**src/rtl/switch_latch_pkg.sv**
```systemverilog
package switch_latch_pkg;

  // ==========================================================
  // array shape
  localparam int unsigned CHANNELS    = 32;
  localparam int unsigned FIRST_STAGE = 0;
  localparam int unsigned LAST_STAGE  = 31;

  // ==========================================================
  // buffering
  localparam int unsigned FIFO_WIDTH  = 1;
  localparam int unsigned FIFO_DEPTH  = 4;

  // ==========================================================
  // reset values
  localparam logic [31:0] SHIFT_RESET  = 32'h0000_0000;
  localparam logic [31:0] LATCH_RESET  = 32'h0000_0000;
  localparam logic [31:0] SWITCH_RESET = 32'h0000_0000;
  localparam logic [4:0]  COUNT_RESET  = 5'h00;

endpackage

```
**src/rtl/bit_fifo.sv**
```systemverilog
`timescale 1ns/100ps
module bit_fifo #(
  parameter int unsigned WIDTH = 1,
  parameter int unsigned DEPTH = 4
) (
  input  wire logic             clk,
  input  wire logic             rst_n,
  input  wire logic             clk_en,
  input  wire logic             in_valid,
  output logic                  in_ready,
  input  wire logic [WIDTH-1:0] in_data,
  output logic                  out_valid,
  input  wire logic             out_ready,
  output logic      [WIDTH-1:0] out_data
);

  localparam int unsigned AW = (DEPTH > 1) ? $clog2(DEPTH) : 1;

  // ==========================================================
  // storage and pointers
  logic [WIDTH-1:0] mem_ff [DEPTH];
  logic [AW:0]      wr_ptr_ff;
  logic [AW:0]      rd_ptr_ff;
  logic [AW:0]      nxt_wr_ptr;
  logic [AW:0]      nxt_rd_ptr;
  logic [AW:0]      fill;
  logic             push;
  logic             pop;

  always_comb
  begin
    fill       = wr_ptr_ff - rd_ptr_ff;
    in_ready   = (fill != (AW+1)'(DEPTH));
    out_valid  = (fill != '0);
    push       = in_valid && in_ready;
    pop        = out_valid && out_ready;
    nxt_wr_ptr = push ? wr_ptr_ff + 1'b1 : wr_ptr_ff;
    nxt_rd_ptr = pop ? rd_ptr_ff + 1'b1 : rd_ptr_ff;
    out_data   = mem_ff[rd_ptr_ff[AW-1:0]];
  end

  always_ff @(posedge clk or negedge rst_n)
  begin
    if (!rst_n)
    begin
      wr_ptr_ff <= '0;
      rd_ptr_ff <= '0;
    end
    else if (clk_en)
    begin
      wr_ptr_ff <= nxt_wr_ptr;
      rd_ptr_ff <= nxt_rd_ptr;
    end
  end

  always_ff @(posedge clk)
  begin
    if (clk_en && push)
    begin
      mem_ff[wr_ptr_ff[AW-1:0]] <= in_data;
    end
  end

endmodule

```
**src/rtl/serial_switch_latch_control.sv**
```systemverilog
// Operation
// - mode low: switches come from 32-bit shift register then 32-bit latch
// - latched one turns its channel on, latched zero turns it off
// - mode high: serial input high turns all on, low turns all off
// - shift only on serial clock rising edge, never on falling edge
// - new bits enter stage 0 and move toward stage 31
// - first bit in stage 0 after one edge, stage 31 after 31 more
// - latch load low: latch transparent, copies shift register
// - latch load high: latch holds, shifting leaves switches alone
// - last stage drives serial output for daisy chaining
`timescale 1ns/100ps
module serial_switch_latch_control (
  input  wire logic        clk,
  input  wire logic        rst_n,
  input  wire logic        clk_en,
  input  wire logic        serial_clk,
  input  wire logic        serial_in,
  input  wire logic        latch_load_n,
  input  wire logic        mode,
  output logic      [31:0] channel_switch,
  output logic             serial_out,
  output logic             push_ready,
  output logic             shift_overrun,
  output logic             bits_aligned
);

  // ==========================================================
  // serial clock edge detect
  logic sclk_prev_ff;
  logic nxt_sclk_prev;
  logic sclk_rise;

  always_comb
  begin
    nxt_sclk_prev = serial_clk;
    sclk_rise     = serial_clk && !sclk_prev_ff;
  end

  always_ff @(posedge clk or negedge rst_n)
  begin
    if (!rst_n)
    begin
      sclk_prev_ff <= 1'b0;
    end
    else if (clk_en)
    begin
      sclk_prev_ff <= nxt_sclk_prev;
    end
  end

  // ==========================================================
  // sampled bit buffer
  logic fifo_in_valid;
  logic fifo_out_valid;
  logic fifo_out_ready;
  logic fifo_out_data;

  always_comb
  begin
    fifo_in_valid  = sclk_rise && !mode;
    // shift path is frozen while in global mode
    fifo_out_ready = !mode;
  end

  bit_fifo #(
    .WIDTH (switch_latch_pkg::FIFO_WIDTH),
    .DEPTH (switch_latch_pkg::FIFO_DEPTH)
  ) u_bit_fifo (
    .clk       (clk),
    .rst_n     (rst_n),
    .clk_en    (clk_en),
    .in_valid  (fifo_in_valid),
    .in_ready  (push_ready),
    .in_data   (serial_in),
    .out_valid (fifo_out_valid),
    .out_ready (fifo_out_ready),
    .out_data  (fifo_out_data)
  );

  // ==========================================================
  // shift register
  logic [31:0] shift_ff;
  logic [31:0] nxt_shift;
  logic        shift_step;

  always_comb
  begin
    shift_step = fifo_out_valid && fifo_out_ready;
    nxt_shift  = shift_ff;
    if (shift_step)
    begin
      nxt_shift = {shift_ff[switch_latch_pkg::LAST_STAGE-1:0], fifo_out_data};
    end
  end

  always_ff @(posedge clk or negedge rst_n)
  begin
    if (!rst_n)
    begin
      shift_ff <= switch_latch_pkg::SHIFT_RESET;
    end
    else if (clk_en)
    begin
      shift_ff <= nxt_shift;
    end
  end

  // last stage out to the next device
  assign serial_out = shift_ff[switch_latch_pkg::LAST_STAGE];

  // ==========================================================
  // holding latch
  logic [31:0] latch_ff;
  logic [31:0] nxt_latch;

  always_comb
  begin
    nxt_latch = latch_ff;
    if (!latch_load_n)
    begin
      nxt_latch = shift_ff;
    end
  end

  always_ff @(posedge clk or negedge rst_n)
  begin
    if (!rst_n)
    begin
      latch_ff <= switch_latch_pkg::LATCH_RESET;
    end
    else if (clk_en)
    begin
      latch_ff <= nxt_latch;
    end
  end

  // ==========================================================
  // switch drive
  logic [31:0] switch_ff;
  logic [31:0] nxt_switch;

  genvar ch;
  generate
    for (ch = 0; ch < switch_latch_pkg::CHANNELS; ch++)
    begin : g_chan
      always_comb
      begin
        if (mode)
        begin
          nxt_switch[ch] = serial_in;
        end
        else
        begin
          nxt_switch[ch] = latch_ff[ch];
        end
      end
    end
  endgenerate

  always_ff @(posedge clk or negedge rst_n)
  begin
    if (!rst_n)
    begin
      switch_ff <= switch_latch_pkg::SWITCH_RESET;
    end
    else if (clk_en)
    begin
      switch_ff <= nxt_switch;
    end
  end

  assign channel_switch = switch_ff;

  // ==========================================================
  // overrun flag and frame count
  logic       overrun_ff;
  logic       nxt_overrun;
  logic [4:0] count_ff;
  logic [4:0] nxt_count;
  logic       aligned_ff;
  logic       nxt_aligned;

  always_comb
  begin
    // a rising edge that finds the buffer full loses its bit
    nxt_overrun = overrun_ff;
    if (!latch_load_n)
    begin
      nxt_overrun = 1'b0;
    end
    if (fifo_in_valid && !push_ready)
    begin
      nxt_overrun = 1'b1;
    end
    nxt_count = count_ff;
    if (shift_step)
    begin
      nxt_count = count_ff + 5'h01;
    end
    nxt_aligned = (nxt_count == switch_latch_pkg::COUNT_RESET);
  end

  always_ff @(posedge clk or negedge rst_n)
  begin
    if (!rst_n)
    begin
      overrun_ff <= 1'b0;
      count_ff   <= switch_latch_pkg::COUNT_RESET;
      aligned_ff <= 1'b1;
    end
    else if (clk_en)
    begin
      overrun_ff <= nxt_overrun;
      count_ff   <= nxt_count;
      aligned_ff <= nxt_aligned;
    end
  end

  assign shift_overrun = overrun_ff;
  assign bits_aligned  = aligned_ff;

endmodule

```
---
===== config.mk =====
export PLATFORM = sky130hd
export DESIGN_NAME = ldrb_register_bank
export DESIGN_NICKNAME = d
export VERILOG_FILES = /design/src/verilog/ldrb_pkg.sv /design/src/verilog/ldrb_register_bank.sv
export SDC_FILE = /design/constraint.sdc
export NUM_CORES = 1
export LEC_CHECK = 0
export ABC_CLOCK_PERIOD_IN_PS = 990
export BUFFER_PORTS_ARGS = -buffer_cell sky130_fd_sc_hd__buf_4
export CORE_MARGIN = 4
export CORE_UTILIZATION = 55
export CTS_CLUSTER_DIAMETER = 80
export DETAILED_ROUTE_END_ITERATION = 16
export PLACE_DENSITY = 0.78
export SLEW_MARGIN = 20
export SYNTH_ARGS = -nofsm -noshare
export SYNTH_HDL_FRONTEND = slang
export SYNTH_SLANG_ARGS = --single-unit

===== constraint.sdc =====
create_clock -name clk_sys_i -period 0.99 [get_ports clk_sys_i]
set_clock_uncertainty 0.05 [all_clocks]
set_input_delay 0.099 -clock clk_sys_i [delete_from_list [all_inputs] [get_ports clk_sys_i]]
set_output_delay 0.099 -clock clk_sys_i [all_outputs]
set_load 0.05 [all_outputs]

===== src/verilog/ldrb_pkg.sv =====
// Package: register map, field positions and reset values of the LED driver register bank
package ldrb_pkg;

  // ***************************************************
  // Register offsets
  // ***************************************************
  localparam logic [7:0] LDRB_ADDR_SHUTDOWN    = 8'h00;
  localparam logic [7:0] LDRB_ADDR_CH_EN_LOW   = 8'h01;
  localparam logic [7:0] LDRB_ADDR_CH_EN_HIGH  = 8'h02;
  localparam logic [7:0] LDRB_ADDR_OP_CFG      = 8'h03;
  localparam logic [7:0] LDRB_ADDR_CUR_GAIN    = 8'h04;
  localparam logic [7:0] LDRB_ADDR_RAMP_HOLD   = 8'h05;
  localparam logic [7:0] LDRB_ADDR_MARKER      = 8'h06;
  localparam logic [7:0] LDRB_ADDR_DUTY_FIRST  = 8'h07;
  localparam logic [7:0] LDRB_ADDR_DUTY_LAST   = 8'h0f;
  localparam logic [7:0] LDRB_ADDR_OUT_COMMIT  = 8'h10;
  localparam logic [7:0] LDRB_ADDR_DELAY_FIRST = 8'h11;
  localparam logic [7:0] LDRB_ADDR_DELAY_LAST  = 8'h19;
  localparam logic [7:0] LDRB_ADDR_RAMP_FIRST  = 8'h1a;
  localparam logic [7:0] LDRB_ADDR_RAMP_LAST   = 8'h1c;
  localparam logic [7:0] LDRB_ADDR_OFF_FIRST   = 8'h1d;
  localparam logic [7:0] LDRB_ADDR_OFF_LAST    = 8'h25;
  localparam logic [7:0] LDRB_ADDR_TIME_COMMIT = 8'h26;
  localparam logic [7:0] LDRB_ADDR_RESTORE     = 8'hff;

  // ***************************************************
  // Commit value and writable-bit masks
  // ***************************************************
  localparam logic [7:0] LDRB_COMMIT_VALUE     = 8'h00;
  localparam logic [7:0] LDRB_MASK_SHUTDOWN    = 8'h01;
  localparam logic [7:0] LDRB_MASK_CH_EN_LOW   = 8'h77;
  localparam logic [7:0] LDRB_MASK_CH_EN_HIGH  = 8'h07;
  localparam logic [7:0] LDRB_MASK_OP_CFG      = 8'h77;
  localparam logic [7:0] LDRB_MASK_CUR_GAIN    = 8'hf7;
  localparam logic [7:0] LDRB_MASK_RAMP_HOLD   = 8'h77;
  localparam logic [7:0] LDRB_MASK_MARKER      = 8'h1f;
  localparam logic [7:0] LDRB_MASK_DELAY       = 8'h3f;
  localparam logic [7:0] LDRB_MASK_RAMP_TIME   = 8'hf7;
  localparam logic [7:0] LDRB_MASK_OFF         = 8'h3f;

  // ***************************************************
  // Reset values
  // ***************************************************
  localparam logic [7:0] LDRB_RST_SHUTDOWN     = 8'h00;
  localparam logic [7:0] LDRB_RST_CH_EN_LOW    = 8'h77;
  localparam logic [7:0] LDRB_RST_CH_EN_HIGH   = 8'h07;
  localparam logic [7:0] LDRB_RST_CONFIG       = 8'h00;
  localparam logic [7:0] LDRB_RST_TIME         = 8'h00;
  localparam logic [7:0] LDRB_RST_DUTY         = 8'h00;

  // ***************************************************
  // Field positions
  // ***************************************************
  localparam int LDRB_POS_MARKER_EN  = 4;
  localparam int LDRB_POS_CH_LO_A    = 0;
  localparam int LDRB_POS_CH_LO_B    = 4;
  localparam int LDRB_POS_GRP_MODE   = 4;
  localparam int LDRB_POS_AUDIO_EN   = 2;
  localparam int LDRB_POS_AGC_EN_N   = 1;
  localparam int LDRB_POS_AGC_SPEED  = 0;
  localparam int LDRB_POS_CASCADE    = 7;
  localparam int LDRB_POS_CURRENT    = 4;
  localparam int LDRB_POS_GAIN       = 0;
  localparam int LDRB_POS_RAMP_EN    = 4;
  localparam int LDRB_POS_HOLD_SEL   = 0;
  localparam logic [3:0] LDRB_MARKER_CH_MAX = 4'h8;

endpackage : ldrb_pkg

Try it: If a line in the records above contains "turns", copy that line.

Answer for the task:
// - latched one turns its channel on, latched zero turns it off
// - mode high: serial input high turns all on, low turns all off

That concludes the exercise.